## [What you will do]
The following data has a line with "state kept, by" and a line with "buffers and inverters". Write out exactly those lines and all the lines between them.

## [The records]
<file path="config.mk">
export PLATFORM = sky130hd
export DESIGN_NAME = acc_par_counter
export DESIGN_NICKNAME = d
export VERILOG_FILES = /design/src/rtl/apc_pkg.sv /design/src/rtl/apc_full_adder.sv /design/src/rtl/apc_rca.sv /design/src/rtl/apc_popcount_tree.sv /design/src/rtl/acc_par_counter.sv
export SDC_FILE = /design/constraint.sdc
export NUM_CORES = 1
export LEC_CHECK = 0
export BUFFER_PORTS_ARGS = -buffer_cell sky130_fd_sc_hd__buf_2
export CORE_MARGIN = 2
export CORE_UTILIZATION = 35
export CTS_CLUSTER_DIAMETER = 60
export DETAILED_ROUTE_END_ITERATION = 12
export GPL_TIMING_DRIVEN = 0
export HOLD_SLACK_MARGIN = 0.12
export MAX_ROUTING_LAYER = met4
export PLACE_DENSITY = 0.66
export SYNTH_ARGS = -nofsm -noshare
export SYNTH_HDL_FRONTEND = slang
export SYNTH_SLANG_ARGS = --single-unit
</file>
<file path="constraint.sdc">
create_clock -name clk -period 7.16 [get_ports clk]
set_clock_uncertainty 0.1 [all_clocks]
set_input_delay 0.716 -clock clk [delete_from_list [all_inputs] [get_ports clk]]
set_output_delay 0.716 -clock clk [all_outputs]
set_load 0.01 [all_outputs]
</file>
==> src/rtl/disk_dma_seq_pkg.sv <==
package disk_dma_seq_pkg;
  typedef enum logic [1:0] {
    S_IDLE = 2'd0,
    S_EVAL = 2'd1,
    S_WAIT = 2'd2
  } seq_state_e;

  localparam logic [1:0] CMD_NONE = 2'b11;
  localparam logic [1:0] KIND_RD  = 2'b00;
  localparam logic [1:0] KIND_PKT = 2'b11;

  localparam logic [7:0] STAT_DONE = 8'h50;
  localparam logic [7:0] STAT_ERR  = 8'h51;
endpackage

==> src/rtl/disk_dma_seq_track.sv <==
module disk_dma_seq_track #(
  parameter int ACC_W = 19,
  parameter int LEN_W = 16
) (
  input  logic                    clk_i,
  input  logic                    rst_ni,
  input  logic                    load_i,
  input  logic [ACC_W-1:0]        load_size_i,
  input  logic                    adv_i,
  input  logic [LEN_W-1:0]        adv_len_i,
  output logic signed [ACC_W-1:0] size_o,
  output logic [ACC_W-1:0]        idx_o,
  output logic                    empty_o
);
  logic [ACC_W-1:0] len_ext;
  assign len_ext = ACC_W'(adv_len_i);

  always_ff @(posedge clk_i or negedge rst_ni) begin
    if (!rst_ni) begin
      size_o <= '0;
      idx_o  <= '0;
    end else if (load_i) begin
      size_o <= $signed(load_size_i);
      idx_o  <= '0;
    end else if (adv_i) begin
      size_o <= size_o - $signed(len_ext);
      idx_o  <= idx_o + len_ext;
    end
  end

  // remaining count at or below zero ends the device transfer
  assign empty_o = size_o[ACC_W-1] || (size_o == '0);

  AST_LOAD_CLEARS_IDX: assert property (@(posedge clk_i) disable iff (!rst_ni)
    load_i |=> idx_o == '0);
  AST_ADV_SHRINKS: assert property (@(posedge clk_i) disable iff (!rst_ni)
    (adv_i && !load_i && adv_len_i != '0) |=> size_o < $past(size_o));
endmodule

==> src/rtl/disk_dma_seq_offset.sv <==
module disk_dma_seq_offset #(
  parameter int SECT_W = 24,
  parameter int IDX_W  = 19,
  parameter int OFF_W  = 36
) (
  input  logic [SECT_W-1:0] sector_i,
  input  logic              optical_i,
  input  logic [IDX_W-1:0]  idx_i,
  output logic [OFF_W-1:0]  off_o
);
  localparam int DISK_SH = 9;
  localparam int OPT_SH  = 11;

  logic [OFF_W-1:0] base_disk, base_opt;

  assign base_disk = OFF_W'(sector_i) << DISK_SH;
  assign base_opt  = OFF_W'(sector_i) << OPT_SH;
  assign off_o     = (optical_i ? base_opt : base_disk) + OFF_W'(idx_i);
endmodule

--

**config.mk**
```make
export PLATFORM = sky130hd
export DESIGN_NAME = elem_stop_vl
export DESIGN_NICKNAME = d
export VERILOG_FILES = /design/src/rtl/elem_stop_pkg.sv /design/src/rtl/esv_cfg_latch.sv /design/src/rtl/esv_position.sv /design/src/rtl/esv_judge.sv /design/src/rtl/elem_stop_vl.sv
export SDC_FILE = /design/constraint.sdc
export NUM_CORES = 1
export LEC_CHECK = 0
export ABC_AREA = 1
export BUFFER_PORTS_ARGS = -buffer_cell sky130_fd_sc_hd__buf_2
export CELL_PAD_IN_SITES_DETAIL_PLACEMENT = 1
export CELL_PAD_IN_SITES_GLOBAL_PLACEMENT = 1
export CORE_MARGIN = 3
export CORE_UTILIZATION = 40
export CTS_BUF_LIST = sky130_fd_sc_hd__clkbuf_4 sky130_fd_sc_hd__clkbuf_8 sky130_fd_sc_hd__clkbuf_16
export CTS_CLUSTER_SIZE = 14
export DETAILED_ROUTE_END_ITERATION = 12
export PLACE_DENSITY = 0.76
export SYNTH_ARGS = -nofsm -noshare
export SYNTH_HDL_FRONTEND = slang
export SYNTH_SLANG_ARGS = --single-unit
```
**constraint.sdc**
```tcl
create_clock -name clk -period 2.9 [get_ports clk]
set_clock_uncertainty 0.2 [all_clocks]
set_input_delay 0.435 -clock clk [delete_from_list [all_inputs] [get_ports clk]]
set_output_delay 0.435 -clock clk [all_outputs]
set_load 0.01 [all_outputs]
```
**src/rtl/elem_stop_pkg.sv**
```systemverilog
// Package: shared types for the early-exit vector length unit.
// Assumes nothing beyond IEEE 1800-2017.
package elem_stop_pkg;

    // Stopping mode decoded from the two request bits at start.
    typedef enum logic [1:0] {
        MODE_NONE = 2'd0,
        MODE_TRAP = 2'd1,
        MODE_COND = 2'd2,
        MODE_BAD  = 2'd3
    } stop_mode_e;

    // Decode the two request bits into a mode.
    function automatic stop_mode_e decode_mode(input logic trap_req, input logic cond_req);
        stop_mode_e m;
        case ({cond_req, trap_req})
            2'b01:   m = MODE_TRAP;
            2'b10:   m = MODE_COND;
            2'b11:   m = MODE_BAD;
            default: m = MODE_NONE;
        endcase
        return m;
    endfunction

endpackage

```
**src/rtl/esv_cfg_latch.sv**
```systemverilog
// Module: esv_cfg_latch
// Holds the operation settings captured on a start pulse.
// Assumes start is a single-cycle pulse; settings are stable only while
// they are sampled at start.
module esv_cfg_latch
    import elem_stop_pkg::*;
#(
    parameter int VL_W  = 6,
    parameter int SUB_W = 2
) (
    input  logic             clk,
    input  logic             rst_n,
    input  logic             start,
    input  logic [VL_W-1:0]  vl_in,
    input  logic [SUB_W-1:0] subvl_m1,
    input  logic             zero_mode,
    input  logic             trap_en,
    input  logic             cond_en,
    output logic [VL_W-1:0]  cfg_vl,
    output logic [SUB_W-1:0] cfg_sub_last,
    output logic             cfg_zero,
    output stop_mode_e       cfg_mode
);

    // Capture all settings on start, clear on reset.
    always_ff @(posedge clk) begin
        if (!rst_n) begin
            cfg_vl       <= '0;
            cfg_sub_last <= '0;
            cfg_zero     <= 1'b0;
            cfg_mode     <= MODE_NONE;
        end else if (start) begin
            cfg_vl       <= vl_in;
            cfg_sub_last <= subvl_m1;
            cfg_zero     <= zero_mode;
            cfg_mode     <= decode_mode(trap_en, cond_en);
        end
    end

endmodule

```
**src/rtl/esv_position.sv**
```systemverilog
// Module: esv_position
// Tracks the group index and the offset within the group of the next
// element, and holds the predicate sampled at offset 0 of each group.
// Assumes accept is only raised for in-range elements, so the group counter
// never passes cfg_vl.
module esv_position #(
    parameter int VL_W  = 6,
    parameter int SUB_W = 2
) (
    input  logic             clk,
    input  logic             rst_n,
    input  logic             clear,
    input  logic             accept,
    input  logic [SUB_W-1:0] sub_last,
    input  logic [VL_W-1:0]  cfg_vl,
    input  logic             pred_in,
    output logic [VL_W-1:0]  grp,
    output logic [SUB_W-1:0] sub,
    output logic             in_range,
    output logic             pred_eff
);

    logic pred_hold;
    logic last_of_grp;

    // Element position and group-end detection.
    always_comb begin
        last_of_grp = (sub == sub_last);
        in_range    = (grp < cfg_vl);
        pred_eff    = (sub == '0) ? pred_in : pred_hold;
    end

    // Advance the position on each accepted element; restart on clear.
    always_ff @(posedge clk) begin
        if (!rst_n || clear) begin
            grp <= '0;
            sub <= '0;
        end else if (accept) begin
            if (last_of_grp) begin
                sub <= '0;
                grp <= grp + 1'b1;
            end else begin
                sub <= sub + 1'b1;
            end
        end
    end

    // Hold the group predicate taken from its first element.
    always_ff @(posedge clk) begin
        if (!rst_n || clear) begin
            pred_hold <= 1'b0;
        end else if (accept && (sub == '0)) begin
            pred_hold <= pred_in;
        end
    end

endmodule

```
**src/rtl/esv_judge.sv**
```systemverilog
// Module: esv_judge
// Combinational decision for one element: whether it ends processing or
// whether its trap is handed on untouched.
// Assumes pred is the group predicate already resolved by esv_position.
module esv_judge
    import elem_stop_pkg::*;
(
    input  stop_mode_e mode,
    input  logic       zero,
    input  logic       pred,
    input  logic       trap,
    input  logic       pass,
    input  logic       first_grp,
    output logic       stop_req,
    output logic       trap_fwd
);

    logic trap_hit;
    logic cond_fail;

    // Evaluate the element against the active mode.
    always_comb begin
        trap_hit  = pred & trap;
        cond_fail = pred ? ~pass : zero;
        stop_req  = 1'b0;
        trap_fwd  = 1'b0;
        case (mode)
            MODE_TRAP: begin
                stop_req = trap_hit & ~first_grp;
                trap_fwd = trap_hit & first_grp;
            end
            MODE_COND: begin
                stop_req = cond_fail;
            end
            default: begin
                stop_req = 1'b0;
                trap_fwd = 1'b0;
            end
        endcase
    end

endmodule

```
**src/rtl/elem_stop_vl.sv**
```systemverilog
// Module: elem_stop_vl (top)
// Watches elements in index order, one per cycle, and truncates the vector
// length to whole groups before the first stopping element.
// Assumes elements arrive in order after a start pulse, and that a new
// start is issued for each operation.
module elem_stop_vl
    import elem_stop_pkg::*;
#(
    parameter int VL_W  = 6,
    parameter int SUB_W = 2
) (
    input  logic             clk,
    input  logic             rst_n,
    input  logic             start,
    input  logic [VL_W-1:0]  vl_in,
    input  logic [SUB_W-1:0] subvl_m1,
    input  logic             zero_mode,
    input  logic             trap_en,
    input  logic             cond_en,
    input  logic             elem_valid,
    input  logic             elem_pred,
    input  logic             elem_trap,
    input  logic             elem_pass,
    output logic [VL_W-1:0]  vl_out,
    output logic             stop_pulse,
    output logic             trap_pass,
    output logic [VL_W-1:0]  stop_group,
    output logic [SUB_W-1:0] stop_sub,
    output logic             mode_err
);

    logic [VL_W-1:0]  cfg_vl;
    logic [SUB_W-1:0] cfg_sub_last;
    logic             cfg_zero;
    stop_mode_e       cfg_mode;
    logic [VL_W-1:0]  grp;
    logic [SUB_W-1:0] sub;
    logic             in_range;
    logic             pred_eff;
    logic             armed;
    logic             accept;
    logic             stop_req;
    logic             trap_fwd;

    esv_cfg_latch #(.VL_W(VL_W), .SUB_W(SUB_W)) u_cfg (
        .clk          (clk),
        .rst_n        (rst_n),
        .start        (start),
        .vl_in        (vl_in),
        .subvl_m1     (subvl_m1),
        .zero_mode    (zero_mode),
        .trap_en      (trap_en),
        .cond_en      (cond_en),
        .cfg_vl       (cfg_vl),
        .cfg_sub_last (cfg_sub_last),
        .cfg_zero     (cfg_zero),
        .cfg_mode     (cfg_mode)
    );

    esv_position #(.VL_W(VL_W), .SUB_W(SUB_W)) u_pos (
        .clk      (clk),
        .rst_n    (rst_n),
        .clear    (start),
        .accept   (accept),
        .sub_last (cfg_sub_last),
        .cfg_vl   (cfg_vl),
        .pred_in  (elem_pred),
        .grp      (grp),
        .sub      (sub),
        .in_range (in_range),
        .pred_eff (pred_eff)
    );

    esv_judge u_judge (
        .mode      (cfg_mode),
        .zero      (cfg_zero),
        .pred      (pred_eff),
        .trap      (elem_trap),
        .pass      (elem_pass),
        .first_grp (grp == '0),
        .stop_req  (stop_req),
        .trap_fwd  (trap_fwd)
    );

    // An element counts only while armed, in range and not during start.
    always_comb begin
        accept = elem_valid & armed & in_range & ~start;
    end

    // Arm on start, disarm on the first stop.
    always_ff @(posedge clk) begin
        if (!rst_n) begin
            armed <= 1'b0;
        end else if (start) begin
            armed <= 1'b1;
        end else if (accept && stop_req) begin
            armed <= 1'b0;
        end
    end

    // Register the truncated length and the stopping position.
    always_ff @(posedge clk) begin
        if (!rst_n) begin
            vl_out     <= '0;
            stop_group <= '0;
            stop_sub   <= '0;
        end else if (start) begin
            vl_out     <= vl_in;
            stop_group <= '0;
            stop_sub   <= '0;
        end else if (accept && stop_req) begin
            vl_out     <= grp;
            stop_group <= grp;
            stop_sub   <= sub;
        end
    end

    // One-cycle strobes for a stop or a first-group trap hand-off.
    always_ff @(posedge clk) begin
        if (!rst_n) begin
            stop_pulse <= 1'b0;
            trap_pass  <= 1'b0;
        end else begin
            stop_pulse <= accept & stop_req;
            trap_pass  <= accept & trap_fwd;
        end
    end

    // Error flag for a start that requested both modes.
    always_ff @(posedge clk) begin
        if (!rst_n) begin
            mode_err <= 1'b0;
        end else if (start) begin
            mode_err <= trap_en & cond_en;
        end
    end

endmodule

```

* * *

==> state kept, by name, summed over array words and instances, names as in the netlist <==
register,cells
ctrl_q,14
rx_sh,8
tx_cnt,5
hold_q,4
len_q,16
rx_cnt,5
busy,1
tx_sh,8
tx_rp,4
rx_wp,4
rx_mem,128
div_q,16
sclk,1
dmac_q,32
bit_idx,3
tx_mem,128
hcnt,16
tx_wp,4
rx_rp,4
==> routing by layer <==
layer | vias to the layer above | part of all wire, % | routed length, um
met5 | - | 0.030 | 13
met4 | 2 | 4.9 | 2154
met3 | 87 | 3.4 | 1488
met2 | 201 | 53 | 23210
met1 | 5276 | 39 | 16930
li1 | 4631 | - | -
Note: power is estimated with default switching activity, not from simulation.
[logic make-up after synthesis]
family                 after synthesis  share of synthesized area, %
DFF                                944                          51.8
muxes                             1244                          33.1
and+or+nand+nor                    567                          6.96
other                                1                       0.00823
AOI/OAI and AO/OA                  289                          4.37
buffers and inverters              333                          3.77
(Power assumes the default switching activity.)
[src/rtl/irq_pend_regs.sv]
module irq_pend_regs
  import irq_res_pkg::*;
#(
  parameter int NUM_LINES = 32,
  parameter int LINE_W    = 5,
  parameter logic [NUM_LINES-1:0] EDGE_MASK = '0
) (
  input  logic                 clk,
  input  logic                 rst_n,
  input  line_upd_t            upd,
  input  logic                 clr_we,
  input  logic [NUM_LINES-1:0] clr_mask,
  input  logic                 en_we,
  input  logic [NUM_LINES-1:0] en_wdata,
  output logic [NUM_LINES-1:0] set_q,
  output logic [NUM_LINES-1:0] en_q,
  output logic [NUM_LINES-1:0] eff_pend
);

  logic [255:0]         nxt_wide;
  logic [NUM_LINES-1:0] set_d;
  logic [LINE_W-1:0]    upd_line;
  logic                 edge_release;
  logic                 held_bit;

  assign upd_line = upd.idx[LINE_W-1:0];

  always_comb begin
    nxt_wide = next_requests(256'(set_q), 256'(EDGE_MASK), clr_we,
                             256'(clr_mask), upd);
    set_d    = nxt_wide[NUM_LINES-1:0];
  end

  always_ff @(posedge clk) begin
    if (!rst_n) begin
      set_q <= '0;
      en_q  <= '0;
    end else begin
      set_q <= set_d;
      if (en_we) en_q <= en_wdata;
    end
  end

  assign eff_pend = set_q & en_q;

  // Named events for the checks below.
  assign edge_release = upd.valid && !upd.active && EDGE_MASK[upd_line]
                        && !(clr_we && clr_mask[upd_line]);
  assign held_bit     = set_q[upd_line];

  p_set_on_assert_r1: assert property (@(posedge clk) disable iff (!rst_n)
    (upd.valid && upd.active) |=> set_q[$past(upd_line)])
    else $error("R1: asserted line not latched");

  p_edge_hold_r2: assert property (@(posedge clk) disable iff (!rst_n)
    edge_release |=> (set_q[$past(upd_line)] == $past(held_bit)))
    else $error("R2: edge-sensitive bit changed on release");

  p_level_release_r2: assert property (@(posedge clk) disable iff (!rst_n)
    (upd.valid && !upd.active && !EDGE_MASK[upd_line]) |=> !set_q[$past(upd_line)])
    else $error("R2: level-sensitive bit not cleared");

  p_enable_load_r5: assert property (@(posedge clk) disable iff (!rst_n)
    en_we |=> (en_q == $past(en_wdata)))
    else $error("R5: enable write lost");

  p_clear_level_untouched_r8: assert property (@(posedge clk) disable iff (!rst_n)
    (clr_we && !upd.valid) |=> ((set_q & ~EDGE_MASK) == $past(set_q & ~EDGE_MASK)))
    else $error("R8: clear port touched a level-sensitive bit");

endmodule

## [Output of the exercise]
==> state kept, by name, summed over array words and instances, names as in the netlist <==
register,cells
ctrl_q,14
rx_sh,8
tx_cnt,5
hold_q,4
len_q,16
rx_cnt,5
busy,1
tx_sh,8
tx_rp,4
rx_wp,4
rx_mem,128
div_q,16
sclk,1
dmac_q,32
bit_idx,3
tx_mem,128
hcnt,16
tx_wp,4
rx_rp,4
==> routing by layer <==
layer | vias to the layer above | part of all wire, % | routed length, um
met5 | - | 0.030 | 13
met4 | 2 | 4.9 | 2154
met3 | 87 | 3.4 | 1488
met2 | 201 | 53 | 23210
met1 | 5276 | 39 | 16930
li1 | 4631 | - | -
Note: power is estimated with default switching activity, not from simulation.
[logic make-up after synthesis]
family                 after synthesis  share of synthesized area, %
DFF                                944                          51.8
muxes                             1244                          33.1
and+or+nand+nor                    567                          6.96
other                                1                       0.00823
AOI/OAI and AO/OA                  289                          4.37
buffers and inverters              333                          3.77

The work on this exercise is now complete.